The problem >> Scan the records for lines with the word "buffers", and copy every such line.

Data excerpts:
•••

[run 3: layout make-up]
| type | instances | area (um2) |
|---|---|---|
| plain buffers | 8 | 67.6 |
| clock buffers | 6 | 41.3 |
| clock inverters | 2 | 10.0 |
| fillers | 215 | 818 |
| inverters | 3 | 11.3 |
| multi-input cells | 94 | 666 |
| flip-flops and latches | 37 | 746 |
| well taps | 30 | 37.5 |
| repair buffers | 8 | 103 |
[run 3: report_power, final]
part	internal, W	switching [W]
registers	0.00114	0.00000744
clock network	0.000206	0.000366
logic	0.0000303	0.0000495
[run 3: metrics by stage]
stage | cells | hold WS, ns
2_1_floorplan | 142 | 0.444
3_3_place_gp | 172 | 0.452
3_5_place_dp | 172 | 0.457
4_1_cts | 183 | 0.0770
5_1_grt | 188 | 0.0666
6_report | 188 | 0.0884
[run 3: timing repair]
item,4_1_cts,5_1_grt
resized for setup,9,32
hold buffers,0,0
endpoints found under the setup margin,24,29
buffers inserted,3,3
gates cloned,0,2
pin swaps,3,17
$ cat src/rtl/st_priv_gate.sv
// Module: st_priv_gate
// Decides whether a load request is honoured (monitor mode) or rejected
// (user mode), and registers a one-cycle violation pulse for rejections.
// Assumes: mode_user is stable for the cycle in which load_req is sampled.
module st_priv_gate
    import slice_timer_pkg::*;
(
    input  logic clk,
    input  logic rst_n,
    input  logic load_req,
    input  logic mode_user,
    output logic ld_accept,
    output logic priv_err
);
    ld_kind_e ld_kind;

    // Classify the current load request.
    always_comb begin
        if (!load_req)     ld_kind = LD_NONE;
        else if (mode_user) ld_kind = LD_REJECT;
        else               ld_kind = LD_ACCEPT;
    end

    assign ld_accept = (ld_kind == LD_ACCEPT);

    // Register the violation pulse for one cycle per rejected request.
    always_ff @(posedge clk) begin
        if (!rst_n) priv_err <= 1'b0;
        else        priv_err <= (ld_kind == LD_REJECT);
    end


    err_follows_user_load_chk: assert property (@(posedge clk) disable iff (!rst_n)
        (load_req && mode_user) |=> priv_err);

    err_only_after_user_load_chk: assert property (@(posedge clk) disable iff (!rst_n)
        (!load_req || !mode_user) |=> !priv_err);
endmodule

$ cat src/rtl/st_down_counter.sv
// Module: st_down_counter
// Holds the countdown value and the armed flag. An accepted load sets the
// count and arms the timer; each tick decrements toward zero and saturates.
// Emits zero_event on the tick that expires an armed slice.
// Assumes: ld_accept already reflects the privilege check.
module st_down_counter #(
    parameter int CNT_W = 16
) (
    input  logic             clk,
    input  logic             rst_n,
    input  logic             ld_accept,
    input  logic [CNT_W-1:0] load_val,
    input  logic             tick,
    output logic [CNT_W-1:0] count,
    output logic             zero_event
);
    localparam logic [CNT_W-1:0] ONE = CNT_W'(1);

    logic armed;
    logic at_or_near_zero;

    // Flag a count that the next tick leaves at zero.
    assign at_or_near_zero = (count <= ONE);

    // An armed slice expires on the tick that leaves the count at zero.
    assign zero_event = tick && !ld_accept && armed && at_or_near_zero;

    // Load, decrement with saturation, and track whether a slice is pending.
    always_ff @(posedge clk) begin
        if (!rst_n) begin
            count <= '0;
            armed <= 1'b0;
        end else if (ld_accept) begin
            count <= load_val;
            armed <= 1'b1;
        end else if (tick) begin
            if (count != '0) count <= count - ONE;
            if (zero_event)  armed <= 1'b0;
        end
    end


    dec_by_one_chk: assert property (@(posedge clk) disable iff (!rst_n)
        (tick && !ld_accept && count != '0) |=> (count == $past(count) - ONE));

    zero_holds_chk: assert property (@(posedge clk) disable iff (!rst_n)
        (!ld_accept && count == '0) |=> (count == '0));

    idle_holds_chk: assert property (@(posedge clk) disable iff (!rst_n)
        (!tick && !ld_accept) |=> $stable(count));

    load_applies_chk: assert property (@(posedge clk) disable iff (!rst_n)
        ld_accept |=> (count == $past(load_val)));
endmodule

$ cat src/rtl/st_irq_hold.sv
// Module: st_irq_hold
// Holds the level interrupt request. It is set by an expiry event and
// cleared by an acknowledge or by an accepted reload; a set wins over an
// acknowledge in the same cycle.
// Assumes: set_ev and ld_accept are never high together.
module st_irq_hold (
    input  logic clk,
    input  logic rst_n,
    input  logic set_ev,
    input  logic ld_accept,
    input  logic ack,
    output logic irq
);
    // Set has priority; ack or reload clears.
    always_ff @(posedge clk) begin
        if (!rst_n)                irq <= 1'b0;
        else if (set_ev)           irq <= 1'b1;
        else if (ld_accept || ack) irq <= 1'b0;
    end


    irq_sticky_chk: assert property (@(posedge clk) disable iff (!rst_n)
        (irq && !ack && !ld_accept) |=> irq);

    irq_rise_cause_chk: assert property (@(posedge clk) disable iff (!rst_n)
        (!irq && !set_ev) |=> !irq);

    reload_clears_chk: assert property (@(posedge clk) disable iff (!rst_n)
        ld_accept |=> !irq);
endmodule

$ cat src/rtl/st_elapsed.sv
// Module: st_elapsed
// Free-running elapsed-tick counter used as a time base. Advances on every
// tick with no dependence on mode or loads; wraps at its width.
// Assumes: nothing beyond a clean tick input.
module st_elapsed #(
    parameter int TIME_W = 32
) (
    input  logic              clk,
    input  logic              rst_n,
    input  logic              tick,
    output logic [TIME_W-1:0] elapsed
);
    // Count ticks.
    always_ff @(posedge clk) begin
        if (!rst_n)    elapsed <= '0;
        else if (tick) elapsed <= elapsed + TIME_W'(1);
    end


    tick_advances_chk: assert property (@(posedge clk) disable iff (!rst_n)
        tick |=> (elapsed == $past(elapsed) + TIME_W'(1)));

    no_tick_stable_chk: assert property (@(posedge clk) disable iff (!rst_n)
        !tick |=> $stable(elapsed));
endmodule

$ cat src/rtl/slice_timer.sv
// Module: slice_timer (top)
// Privileged time-slice countdown timer: a monitor-mode-only load, a
// saturating down counter with an expiry interrupt, and an elapsed-tick
// time base.
// Assumes: all inputs are synchronous to clk; reset is synchronous, active low.
module slice_timer
    import slice_timer_pkg::*;
#(
    parameter int CNT_W  = DEF_CNT_W,
    parameter int TIME_W = DEF_TIME_W
) (
    input  logic              clk,
    input  logic              rst_n,
    input  logic              tick_en,
    input  logic              mode_user,
    input  logic              load_req,
    input  logic [CNT_W-1:0]  load_val,
    input  logic              irq_ack,
    output logic [CNT_W-1:0]  count_o,
    output logic              irq_o,
    output logic              priv_err_o,
    output logic [TIME_W-1:0] elapsed_o
);
    logic ld_accept;
    logic zero_event;

    st_priv_gate u_gate (
        .clk       (clk),
        .rst_n     (rst_n),
        .load_req  (load_req),
        .mode_user (mode_user),
        .ld_accept (ld_accept),
        .priv_err  (priv_err_o)
    );

    st_down_counter #(.CNT_W(CNT_W)) u_cnt (
        .clk        (clk),
        .rst_n      (rst_n),
        .ld_accept  (ld_accept),
        .load_val   (load_val),
        .tick       (tick_en),
        .count      (count_o),
        .zero_event (zero_event)
    );

    st_irq_hold u_irq (
        .clk       (clk),
        .rst_n     (rst_n),
        .set_ev    (zero_event),
        .ld_accept (ld_accept),
        .ack       (irq_ack),
        .irq       (irq_o)
    );

    st_elapsed #(.TIME_W(TIME_W)) u_time (
        .clk     (clk),
        .rst_n   (rst_n),
        .tick    (tick_en),
        .elapsed (elapsed_o)
    );


    user_load_keeps_count_chk: assert property (@(posedge clk) disable iff (!rst_n)
        (load_req && mode_user && !tick_en) |=> $stable(count_o));

    no_wrap_chk: assert property (@(posedge clk) disable iff (!rst_n)
        (count_o == '0 && !(load_req && !mode_user)) |=> (count_o != {CNT_W{1'b1}} || $past(count_o) != '0));
endmodule

$ cat config.mk
export PLATFORM = sky130hd
export DESIGN_NAME = slice_timer
export DESIGN_NICKNAME = d
export VERILOG_FILES = /design/src/rtl/slice_timer_pkg.sv /design/src/rtl/st_priv_gate.sv /design/src/rtl/st_down_counter.sv /design/src/rtl/st_irq_hold.sv /design/src/rtl/st_elapsed.sv /design/src/rtl/slice_timer.sv
export SDC_FILE = /design/constraint.sdc
export NUM_CORES = 1
export LEC_CHECK = 0
export CAP_MARGIN = 20
export CORE_UTILIZATION = 35
export DETAILED_ROUTE_END_ITERATION = 8
export DONT_BUFFER_PORTS = 1
export PLACE_DENSITY_LB_ADDON = 0.15
export SLEW_MARGIN = 15
export SYNTH_ARGS = -nofsm -noshare
export SYNTH_HDL_FRONTEND = slang
export SYNTH_SLANG_ARGS = --single-unit
$ cat constraint.sdc
create_clock -name clk -period 4.4 [get_ports clk]
set_input_delay 0 -clock clk [delete_from_list [all_inputs] [get_ports clk]]
set_output_delay 0 -clock clk [all_outputs]
set_load 0.05 [all_outputs]
<file path="config.mk">
export PLATFORM = sky130hd
export DESIGN_NAME = evr_router
export DESIGN_NICKNAME = d
export VERILOG_FILES = /design/src/rtl/evr_pkg.sv /design/src/rtl/evr_latch.sv /design/src/rtl/evr_route.sv /design/src/rtl/evr_router.sv
export SDC_FILE = /design/constraint.sdc
export NUM_CORES = 2
export LEC_CHECK = 0
export ABC_AREA = 1
export CAP_MARGIN = 5
export CELL_PAD_IN_SITES_DETAIL_PLACEMENT = 1
export CELL_PAD_IN_SITES_GLOBAL_PLACEMENT = 2
export CORE_MARGIN = 1.5
export CORE_UTILIZATION = 34
export CTS_BUF_LIST = sky130_fd_sc_hd__clkbuf_4
export CTS_CLUSTER_DIAMETER = 50
export DETAILED_ROUTE_END_ITERATION = 16
export GPL_ROUTABILITY_DRIVEN = 0
export GPL_TIMING_DRIVEN = 0
export MAX_ROUTING_LAYER = met4
export PLACE_DENSITY = 0.82
export SLEW_MARGIN = 20
export SYNTH_ARGS = -nofsm -noshare
export SYNTH_HDL_FRONTEND = slang
export SYNTH_SLANG_ARGS = --single-unit
</file>
<file path="constraint.sdc">
create_clock -name clk -period 6 [get_ports clk]
set_input_delay 1.2 -clock clk [delete_from_list [all_inputs] [get_ports clk]]
set_output_delay 1.2 -clock clk [all_outputs]
set_load 0.02 [all_outputs]
</file>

•••

Answer section >>
| plain buffers | 8 | 67.6 |
| clock buffers | 6 | 41.3 |
| repair buffers | 8 | 103 |
hold buffers,0,0
buffers inserted,3,3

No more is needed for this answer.